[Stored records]
_ _ _ _ _ _ _

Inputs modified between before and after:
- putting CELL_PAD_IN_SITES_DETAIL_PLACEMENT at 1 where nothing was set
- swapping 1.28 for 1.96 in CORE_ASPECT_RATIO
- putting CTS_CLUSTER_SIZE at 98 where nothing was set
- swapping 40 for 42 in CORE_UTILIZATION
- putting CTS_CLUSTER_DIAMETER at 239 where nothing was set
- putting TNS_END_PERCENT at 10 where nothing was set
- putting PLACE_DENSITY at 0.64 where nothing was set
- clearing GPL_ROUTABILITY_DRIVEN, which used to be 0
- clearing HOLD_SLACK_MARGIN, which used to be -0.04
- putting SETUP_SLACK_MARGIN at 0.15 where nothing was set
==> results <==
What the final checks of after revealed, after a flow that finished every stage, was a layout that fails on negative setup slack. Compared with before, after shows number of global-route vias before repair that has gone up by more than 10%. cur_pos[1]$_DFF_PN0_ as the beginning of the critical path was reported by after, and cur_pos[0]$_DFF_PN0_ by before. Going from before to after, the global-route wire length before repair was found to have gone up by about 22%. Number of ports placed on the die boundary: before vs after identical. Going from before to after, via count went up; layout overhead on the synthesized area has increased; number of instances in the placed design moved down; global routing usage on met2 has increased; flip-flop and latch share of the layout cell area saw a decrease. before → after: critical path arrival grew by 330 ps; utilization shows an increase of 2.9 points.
## breakout
module breakout(
    input logic clk,
    input logic right,
    input logic left,
    input logic reset,
    output logic [2:0] red,
    output logic [2:0] green,
    output logic [2:0] blue,
    output logic hsync,
    output logic vsync
    );
logic [9:0] xpos;
logic [9:0] ypos;
vga signal_generator_inst(clk, reset, hsync, vsync, xpos, ypos);
game game_inst(clk, xpos, ypos, right, left, reset, red, green, blue);                                                                  
endmodule
clock: 4.8 ns
lec_check: 0
abc_area: 1
cap_margin: 20
core_margin: 2
core_utilization: 61
cts_cluster_diameter: 70
min_routing_layer: met1
place_density_lb_addon: 0.07
slew_margin: 20
tns_end_percent: 35
run.sh (not shown) runs the stock make flow with config.mk's settings and CLKGATE_MAP_FILE=.
The starting point went through all stages and came out clean.
Rerun with:
- CORE_UTILIZATION: 61 -> 71
- CTS_CLUSTER_DIAMETER: 70 -> default
- MIN_ROUTING_LAYER: met1 -> default
- PLACE_DENSITY_LB_ADDON: 0.07 -> default
- TNS_END_PERCENT: 35 -> default
- clock period: 4.8 -> 6.5 ns (I/O delays scaled with it)
Cell count is lower by a few percent; clock-buffer cell count is higher by 2; worst setup slack improves by 0.46 ns; via count is higher slightly; first-iteration DRC count is higher by about a fifth; critical path depth is lower by 1; final area is lower by a few percent; power is lower by a quarter to a third; synthesized cell count stays the same.


Starting RTL as in the previous note.
clock: 3.86 ns
lec_check: 0
abc_area: 1
cap_margin: 20
core_margin: 2
core_utilization: 71
cts_cluster_diameter: 344
min_routing_layer: met1
place_density_lb_addon: 0.07
slew_margin: 20
tns_end_percent: 35
The first run produced a layout that fails on setup timing.
Next try:
- ABC_AREA: 1 -> not set
- CORE_UTILIZATION: 71 -> 60
- CTS_CLUSTER_DIAMETER: 344 -> 70
- PLACE_DENSITY_LB_ADDON: 0.07 -> not set
- clock period: 3.86 -> 4.44 ns (I/O delays scaled with it)
The new run finished but failed the layout checks on setup timing.
Utilization is lower by 15 points.
Total power goes down by 16%.
Worst hold slack improved by 0.0059 ns.
Non-clock buffer count goes down by 34.
Count of clock-buffer cells in the layout is lower by 1.
Flip-flop count does not change.
Cell area decreases by 12%.
Routed wire length went down by 27%.
Clock power decreases by 15%.
Next try:
- ABC_AREA: not set -> 1
- CORE_UTILIZATION: 60 -> 65
- CTS_CLUSTER_DIAMETER: 70 -> not set
- MIN_ROUTING_LAYER: met1 -> not set
- TNS_END_PERCENT: 35 -> not set
- clock period: 4.44 -> 4.68 ns (I/O delays scaled with it)
Now the flow ran to the end with no violations.
Setup slack improves by 0.50 ns.
Power falls by about 6%.
Design area rose by 6.5%.
Sequential power fell by about 5%.
Clock skew went down by 0.0030 ns.
Sequential share of layout area is lower by 1.7 points.
Critical path depth climbs by 5.
Die area goes up by about 2.8%.
First-iteration DRC count rose by about 65%.


build 17:
Starting RTL as in the previous note.
make LEC_CHECK=0 CAP_MARGIN=10 CORE_ASPECT_RATIO=0.66 CORE_MARGIN=8 CORE_UTILIZATION=31 GPL_ROUTABILITY_DRIVEN=0 GPL_TIMING_DRIVEN=1 HOLD_SLACK_MARGIN=0.3 SETUP_SLACK_MARGIN=2.81 SLEW_MARGIN=15 finish   # period 11.5 ns
> inputs changed (build 17 -> build 7)
Settings: CAP_MARGIN: 10 -> 35; CORE_ASPECT_RATIO: 0.66 -> unset; CORE_UTILIZATION: 31 -> 40; CORE_MARGIN: 8 -> 2; GPL_ROUTABILITY_DRIVEN: 0 -> unset; SETUP_SLACK_MARGIN: 2.81 -> unset; GPL_TIMING_DRIVEN: 1 -> unset; SLEW_MARGIN: 15 -> 35; the clock period (ns, I/O delays scaled along): 11.5 -> 4.52.
Findings:
Of build 17 and build 7, just one finished clean: build 17. Going from build 17 to build 7, proportion of total power due to net switching rose 5.3 points; vertical die dimension about even; hold slack about even. Build 7 ends up with lower met3 layer wire length in the routed design than build 17 does. Relative to build 17, the final cell area reported for build 7 is higher.
What build 49 does differently from build 7 at the input level:
Settings: setting SETUP_SLACK_MARGIN to 1.28 for the first time; changing CORE_MARGIN from 2 to 5; changing the clock period (ns, I/O delays scaled along) from 4.52 to 11.5.
## What came out
Build 49 | stages: all done | timing, DRC, antenna: all pass. Total detailed-routing wirelength went down by a few percent going from build 7 to build 49. Build 7 has a higher total internal power than build 49. In the tables for build 7 and build 49, post-placement cell count reads higher with build 7. Build 7 consumes more power than build 49. In the reports for build 7 and build 49, the smaller total non-filler cell area in the finished layout belongs to build 49. The higher final core utilization came out of build 7. [build 49 vs build 7] global-route usage: lower in build 49. Run comparison: build 7 last element of the critical path green[2]; build 49 last element of the critical path blue[2].
Input-level comparison between build 95 and build 49:
Settings: changing CORE_MARGIN from 5 to 2; removing HOLD_SLACK_MARGIN (formerly 0.3); changing SLEW_MARGIN from 35 to 20; removing SETUP_SLACK_MARGIN (formerly 1.28); changing CORE_UTILIZATION from 40 to 22; changing CAP_MARGIN from 35 to 20; changing the clock period (ns, I/O delays scaled along) from 11.5 to 12.5.
==> comparison <==
- The instance count after placement with tap cells included reported for build 95 is greater than that of build 49 by 272.
- Between build 95 and build 49, it is build 95 whose routed length on met3 is higher, by 230 um.
- Share of the clock period used by the worst path, build 49 and build 95, lower one = build 95.
- Build 95 against build 49: area taken by flip-flops and latches neither gained nor lost much, cell count now sits higher, design area shows an increase of 250 um^2, overall power after layout down about 11%.
Power is estimated from default activity; no workload was simulated.
Design CPU, start of the top module:
module CPU(
    input               clk         ,
    input               rstn        ,
    input               rf_dcp_rd   ,
    input [4:0]         rf_addr     ,
    output reg [31:0]   rf_out      ,
    output [7:0]        imem_addr   ,
    input [31:0]        imem_rdata  ,
    output [7:0]        dmem_addr   ,
    output [31:0]       dmem_wdata  ,
    output              dmem_we     ,
    input [31:0]        dmem_rdata  ,
    output              stop
    );
Size: about 7,300 cells after synthesis, about 78,000 um2 of cells after synthesis.
Settings: LEC_CHECK=0, CAP_MARGIN=20, CORE_MARGIN=2, CORE_UTILIZATION=72, CTS_CLUSTER_SIZE=17, PLACE_DENSITY_LB_ADDON=0.2, SLEW_MARGIN=20; clock period 6.76 ns.
run.sh (not shown) runs the stock make flow with config.mk's settings and CLKGATE_MAP_FILE=.
The baseline never finished: it broke off in global routing.
== v49 ==
==> flow/design.v <==
module reflex_core (
    input wire clk,                   
    input wire rst_n,                 
    input wire signed [15:0] z_pos,   
    input wire signed [15:0] z_vel,   
    input wire signed [15:0] kp_gain,
    input wire signed [15:0] kd_gain,
    input wire signed [15:0] vel_threshold,  
    output reg signed [15:0] u_out,   
    output reg guardian_active        
);
    reg signed [31:0] p_term;
    reg signed [31:0] d_term;
    reg signed [31:0] raw_sum;
    localparam signed [15:0] MAX_OUT = 16'd2000;   
    localparam signed [15:0] MIN_OUT = -16'd2000;  
    always @(posedge clk or negedge rst_n) begin
        if (!rst_n) begin
            u_out <= 16'd0;
            guardian_active <= 1'b0;
            p_term <= 32'd0;
            d_term <= 32'd0;
        end else begin
            if (($signed(z_vel) > $signed(vel_threshold)) || 
                ($signed(z_vel) < -$signed(vel_threshold))) begin
                guardian_active <= 1'b1;
                d_term <= z_vel * (kd_gain <<< 1); 
            end else begin
                guardian_active <= 1'b0;
                d_term <= z_vel * kd_gain;
            end
            p_term <= z_pos * kp_gain;  
            raw_sum = -(p_term + d_term); 
            if (raw_sum > MAX_OUT) 
                u_out <= MAX_OUT;
            else if (raw_sum < MIN_OUT) 
                u_out <= MIN_OUT;
            else
                u_out <= raw_sum[15:0];  
        end
    end
endmodule
==> trial 87 <==
==> flow/design.v <==
module gcd (
    input  logic        clk_i,
    input  logic        rst_i,
    input  logic        start_i,
    input  logic [31:0] a_i,
    input  logic [31:0] b_i,
    output logic        busy_o,
    output logic        valid_o,
    output logic [31:0] result_o
);
    logic [31:0] a, a_nxt;
    logic [31:0] b, b_nxt;
    logic [5:0]  k, k_nxt;           
    logic [31:0] result, result_nxt;
    typedef enum logic [3:0] {
        IDLE       = 4'b0000,
        LOAD       = 4'b0001,
        CHK_ZERO   = 4'b0010,
        FACTOR2    = 4'b0011,
        STRIP_A    = 4'b0100,
        STRIP_B    = 4'b0101,
        CMP        = 4'b0110,
        SUB        = 4'b0111,
        DONE       = 4'b1000
    } state_t;
    state_t state, state_nxt;
    logic a_is_zero, b_is_zero;
    logic both_even, a_even, b_even;
    logic a_gt_b;
    logic b_will_be_zero;           
    assign a_is_zero = (a == 0);
    assign b_is_zero = (b == 0);
    assign both_even = (a[0] == 0) && (b[0] == 0);
    assign a_even    = (a[0] == 0);
    assign b_even    = (b[0] == 0);
    assign a_gt_b    = (a > b);
    logic load_inputs, inc_k, shift_a, shift_b, swap, set_res;
    always_comb begin
        state_nxt   = state;
        load_inputs = 1'b0;
        inc_k       = 1'b0;
        shift_a     = 1'b0;
        shift_b     = 1'b0;
        swap        = 1'b0;
        set_res     = 1'b0;
        a_nxt      = a;
        b_nxt      = b;
        k_nxt      = k;
        result_nxt = result;
        b_will_be_zero = 1'b0;
        case (state)
            IDLE: begin
                if (start_i) begin
                    load_inputs = 1'b1;           
                    state_nxt   = LOAD;
                end
            end
            LOAD: begin
                a_nxt = a_i;                      
                b_nxt = b_i;
                k_nxt = 6'd0;                     
                state_nxt = CHK_ZERO;
            end
            CHK_ZERO: begin
                if (a_is_zero && b_is_zero) begin
                    set_res     = 1'b1;
                    result_nxt  = 32'd0;
                    state_nxt   = DONE;
                end else if (a_is_zero) begin
                    set_res     = 1'b1;
                    result_nxt  = b;
                    state_nxt   = DONE;
                end else if (b_is_zero) begin
                    set_res     = 1'b1;
                    result_nxt  = a;
                    state_nxt   = DONE;
                end else begin
                    state_nxt = FACTOR2;
                end
            end
            FACTOR2: begin
                if (both_even) begin
                    shift_a = 1'b1;
                    shift_b = 1'b1;
                    inc_k   = 1'b1;
                    a_nxt = a >> 1;
                    b_nxt = b >> 1;
                    k_nxt = k + 1'b1;
                    state_nxt = FACTOR2;           
                end else begin
                    state_nxt = STRIP_A;
                end
            end
            STRIP_A: begin
                if (a_even) begin
                    shift_a = 1'b1;
                    a_nxt   = a >> 1;
                    state_nxt = STRIP_A;
                end else begin
                    state_nxt = STRIP_B;
                end
            end
            STRIP_B: begin
                if (b_even) begin
                    shift_b = 1'b1;
                    b_nxt   = b >> 1;
                    state_nxt = STRIP_B;
                end else begin
                    state_nxt = CMP;
                end
            end
            CMP: begin
                if (a_gt_b) begin
                    swap  = 1'b1;
                    a_nxt = b;
                    b_nxt = a;
                end
                state_nxt = SUB;
            end
            SUB: begin
                b_nxt = b - a;                      
                b_will_be_zero = (b_nxt == 0);
                if (b_will_be_zero) begin
                    set_res     = 1'b1;
                    result_nxt  = a << k;         
                    state_nxt   = DONE;
                end else begin
                    state_nxt = STRIP_B;
                end
            end
            DONE: begin
                state_nxt = IDLE;                  
            end
            default: state_nxt = IDLE;            
        endcase
    end
    always_ff @(posedge clk_i or posedge rst_i) begin
        if (rst_i) begin
            a      <= 32'd0;
            b      <= 32'd0;
            k      <= 6'd0;
            result <= 32'd0;
        end else begin
            a      <= a_nxt;
            b      <= b_nxt;
            k      <= k_nxt;
            result <= result_nxt;
        end
    end
    always_ff @(posedge clk_i or posedge rst_i) begin
        if (rst_i)
            state <= IDLE;
        else
            state <= state_nxt;
    end
    always_ff @(posedge clk_i or posedge rst_i) begin
        if (rst_i) begin
            busy_o   <= 1'b0;
            valid_o  <= 1'b0;
            result_o <= 32'd0;
        end else begin
            busy_o   <= (state != IDLE) && (state != DONE);
            valid_o  <= set_res;                
            result_o <= result_nxt;
        end
    end
endmodule
==> flow/run.sh <==
#!/bin/bash
# the make line also repeats each setting of config.mk as NAME=value (left out here)
make -C /OpenROAD-flow-scripts/flow DESIGN_CONFIG=/design/flow/config.mk WORK_HOME=/design/flow/orfs CLKGATE_MAP_FILE= finish
==> flow/config.mk <==
export PLATFORM = sky130hd
export DESIGN_NAME = gcd
export DESIGN_NICKNAME = gcd
export VERILOG_FILES = /design/flow/design.v
export SDC_FILE = /design/flow/constraint.sdc
export NUM_CORES = 4
export LEC_CHECK = 0
export CAP_MARGIN = 20
export CORE_MARGIN = 2
export CORE_UTILIZATION = 72
export CTS_CLUSTER_DIAMETER = 30
export CTS_CLUSTER_SIZE = 35
export PLACE_DENSITY_LB_ADDON = 0.28
export SETUP_SLACK_MARGIN = 0.55
export SLEW_MARGIN = 20
==> flow/constraint.sdc <==
create_clock -name core_clock -period 4.26 [get_ports {clk_i}]
set_input_delay 0.8520 -clock core_clock [delete_from_list [all_inputs] [get_ports {clk_i}]]
set_output_delay 0.8520 -clock core_clock [all_outputs]
set_load 0.01 [all_outputs]
==> trial 64 (differences from trial 87) <==
- ABC_AREA: not set -> 1
- CORE_ASPECT_RATIO: not set -> 1.98
- CORE_UTILIZATION: 72 -> 40
- CTS_CLUSTER_DIAMETER: 30 -> 379
- CTS_CLUSTER_SIZE: 35 -> 98
- SETUP_SLACK_MARGIN: 0.55 -> not set
- TNS_END_PERCENT: not set -> 10
==> flow/constraint.sdc (replaced) <==
create_clock -name core_clock -period 6.0 [get_ports {clk_i}]
set_input_delay 1.2000 -clock core_clock [delete_from_list [all_inputs] [get_ports {clk_i}]]
set_output_delay 1.2000 -clock core_clock [all_outputs]
set_load 0.01 [all_outputs]
==> flow_summary_export.csv <==
group,metric,value,unit
outcome,run_status,"finished clean",
final_layout,nonClockBufferCount,119,
yosys,synthesis.area,0.0103,mm²
yosys,synthXorXnorAreaFrac,0.764,%
route,drt_first_pass_iters,6,
setup_path,timing.critical_path.mode_cell,"nand2_1",
final_layout,clock_area_share,2.41,%
That was trial 64.
==> flow_summary_export.csv <==
group,metric,value,unit
yosys,synthesis.area,0.00956,mm²
outcome,run_status,"finished clean",
yosys,synthXorXnorAreaFrac,2.83,%
route,drt_first_pass_iters,13,
setup_path,timing.critical_path.mode_cell,"buf_4",
That was trial 87.

* * *

==> inputs of run R <==
// gcd: RTL as listed in full above, without the edits since
make LEC_CHECK=0 ABC_AREA=0 CAP_MARGIN=20 CELL_PAD_IN_SITES_DETAIL_PLACEMENT=0 CELL_PAD_IN_SITES_GLOBAL_PLACEMENT=0 CORE_MARGIN=2 CORE_UTILIZATION=70 CTS_CLUSTER_DIAMETER=26 CTS_CLUSTER_SIZE=76 MIN_ROUTING_LAYER=met1 PLACE_DENSITY=0.35 SETUP_SLACK_MARGIN=0.47 SLEW_MARGIN=20 TNS_END_PERCENT=55 finish   # period 3.18 ns
run.sh (not shown) runs the stock make flow with config.mk's settings and CLKGATE_MAP_FILE=.
==> run Z (differences from run R) <==
Settings changed: ABC_AREA 0 to 1, CORE_MARGIN 2 to 3, CTS_CLUSTER_DIAMETER 26 to 32, PLACE_DENSITY 0.35 to unset, PLACE_DENSITY_LB_ADDON set to 0.01, SETUP_SLACK_MARGIN 0.47 to unset.
==> flow/constraint.sdc (replaced) <==
create_clock -name core_clock -period 3.16 [get_ports {clk_i}]
set_input_delay 0.6320 -clock core_clock [delete_from_list [all_inputs] [get_ports {clk_i}]]
set_output_delay 0.6320 -clock core_clock [all_outputs]
set_load 0.01 [all_outputs]
==> run H (differences from run R) <==
Settings changed: CELL_PAD_IN_SITES_DETAIL_PLACEMENT 0 to unset, CELL_PAD_IN_SITES_GLOBAL_PLACEMENT 0 to unset, CORE_ASPECT_RATIO set to 1.98, CORE_UTILIZATION 70 to 40, CTS_CLUSTER_DIAMETER 26 to 379, CTS_CLUSTER_SIZE 76 to 98, HOLD_SLACK_MARGIN set to 0.06, MIN_ROUTING_LAYER met1 to unset, PLACE_DENSITY 0.35 to 0.37, SETUP_SLACK_MARGIN 0.47 to -0.6, TNS_END_PERCENT 55 to 10.
==> flow/constraint.sdc (replaced) <==
create_clock -name core_clock -period 6.0 [get_ports {clk_i}]
set_input_delay 1.2000 -clock core_clock [delete_from_list [all_inputs] [get_ports {clk_i}]]
set_output_delay 1.2000 -clock core_clock [all_outputs]
set_load 0.01 [all_outputs]
==> qor summary <==
metric                                                             run Z                    run H           run R
Outcome                                         finished with violations  complete, no violations  did not finish
Failing step                                                           -                        -         5_1_grt
Violated checks                                             setup timing                        -               -
Number of placement rows                                              43                       79              42
Logic share of the area                                            53.0%                    56.5%               -
Worst Path Max Fanout                                                 33                       20               -
Mux contribution to synthesized area                              0.970%                    12.7%           12.7%
Data required time at the worst endpoint                         3420 ps                  6280 ps               -
Filler cells                                                         841                     2399               -
Post-synthesis cell area                                       10300 µm²                 9560 µm²        9560 µm²
Count of nets after finishing                                       1884                     1314               -
WHS                                                               512 ps                   511 ps               -
Reg-to-reg setup timing slack                                    -110 ps                  1060 ps               -
Met1 wire length                                                13700 µm                 14600 µm               -
Complex Gates by Area                                              22.3%                    27.9%           27.9%
Multi-input logic area                                          6560 µm²                 6170 µm²               -
Core area                                                      14100 µm²                23500 µm²       13300 µm²
Count of warning messages emitted by the tools                        30                       30               -

* * *

==> 05-05: inputs <==
RTL: the design.v shown in full above, as it stands there.
clock: 3.04 ns
lec_check: 0
abc_area: 1
cap_margin: 20
core_margin: 2
core_utilization: 68
place_density: 0.37
slew_margin: 20
tns_end_percent: 15
==> 03-11 (differences from 05-05) <==
--- a/flow/config.mk
+++ b/flow/config.mk
@@ -7,8 +7,9 @@
 export LEC_CHECK = 0
-export ABC_AREA = 1
 export CAP_MARGIN = 20
 export CORE_MARGIN = 2
-export CORE_UTILIZATION = 68
-export PLACE_DENSITY = 0.37
+export CORE_UTILIZATION = 72
+export CTS_CLUSTER_DIAMETER = 26
+export CTS_CLUSTER_SIZE = 36
+export PLACE_DENSITY_LB_ADDON = 0.26
+export SETUP_SLACK_MARGIN = 1.1
 export SLEW_MARGIN = 20
-export TNS_END_PERCENT = 15
==> flow/constraint.sdc (replaced) <==
create_clock -name core_clock -period 3.96 [get_ports {clk_i}]
set_input_delay 0.7920 -clock core_clock [delete_from_list [all_inputs] [get_ports {clk_i}]]
set_output_delay 0.7920 -clock core_clock [all_outputs]
set_load 0.01 [all_outputs]
==> 11-17 (differences from 05-05) <==
--- a/flow/config.mk
+++ b/flow/config.mk
@@ -9,6 +9,10 @@
 export CAP_MARGIN = 20
+export CORE_ASPECT_RATIO = 0.5
 export CORE_MARGIN = 2
-export CORE_UTILIZATION = 68
-export PLACE_DENSITY = 0.37
+export CORE_UTILIZATION = 40
+export CTS_CLUSTER_DIAMETER = 379
+export CTS_CLUSTER_SIZE = 98
+export PLACE_DENSITY_LB_ADDON = 0.04
+export SETUP_SLACK_MARGIN = 0.07
 export SLEW_MARGIN = 20
-export TNS_END_PERCENT = 15
+export TNS_END_PERCENT = 10
==> flow/constraint.sdc (replaced) <==
create_clock -name core_clock -period 6.0 [get_ports {clk_i}]
set_input_delay 1.2000 -clock core_clock [delete_from_list [all_inputs] [get_ports {clk_i}]]
set_output_delay 1.2000 -clock core_clock [all_outputs]
set_load 0.01 [all_outputs]
==> results.cfg <==
; generated from flow reports
[status]
status = timing/DRC/antenna clean

[min_path]
hold_path.class = reg -> reg

[clock_network]
clock_latency_ns = 0.38

[final_timing]
slew_headroom_pct = 33.25
skew_ns = 0.01293

[finish]
combGateArea_um2 = 6397
sh_comb_area_pct = 54.02
ff_count = 108

[detailed_routing]
wirelength_met1_mm = 22.03

[setup_path]
worstSetupPathDepth = 20
crit_required_ns = 6.31

[floorplanning]
dieArea_um2 = 27180

[yosys]
topCellsByArea = dfrtp_1, nand2_1, inv_1

[pwr]
Source of the figures above: 11-17

==> results.cfg <==
; flow metrics
[status]
status = did not finish
haltStage = global routing (5_1_grt)
error = [ERROR GRT-0116] Global routing finished with congestion. Check the congestion regions in the DRC Viewer.

[clock_network]
htreeDepth = 3
clock_path_buffers = 2
cts_resized = 155

[global_route]
grt_util_met3_pct = 63.60

[placement]
dp_cells = 1441

[yosys]
topCellsByArea = dfrtp_1, o21ai_0, nand2_1
Source of the figures above: 03-11

==> results.cfg <==
; generated from flow reports
[status]
status = finished with violations
violations = setup timing

[setup_path]
critical_path_class = reg -> reg
crit_required_ns = 3.30

[finish]
sh_comb_area_pct = 53.20
ff_count = 108
combGateArea_um2 = 6628

[yosys]
topCellsByArea = dfrtp_1, nand2_1, inv_1
synth-xor-area-share_pct = 0.7639

[final_timing]
skew_ns = 0.009957
setup_slack_ns = -0.1493
setup_viol_count_final = 32
slew_headroom_pct = 45.91

[floorplanning]
dieArea_um2 = 16180

[min_path]
hold_path.class = reg -> reg

[clock_network]
clock_latency_ns = 0.37

[placement]
dp_cells = 1956

[global_route]
antenna_found_initial = 0
Source of the figures above: 05-05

_ _ _ _ _ _ _

Only lines that include "reset" belong in the answer; return them from the entries above.

__TASK OUTPUT__:
    input logic reset,
vga signal_generator_inst(clk, reset, hsync, vsync, xpos, ypos);
game game_inst(clk, xpos, ypos, right, left, reset, red, green, blue);                                                                  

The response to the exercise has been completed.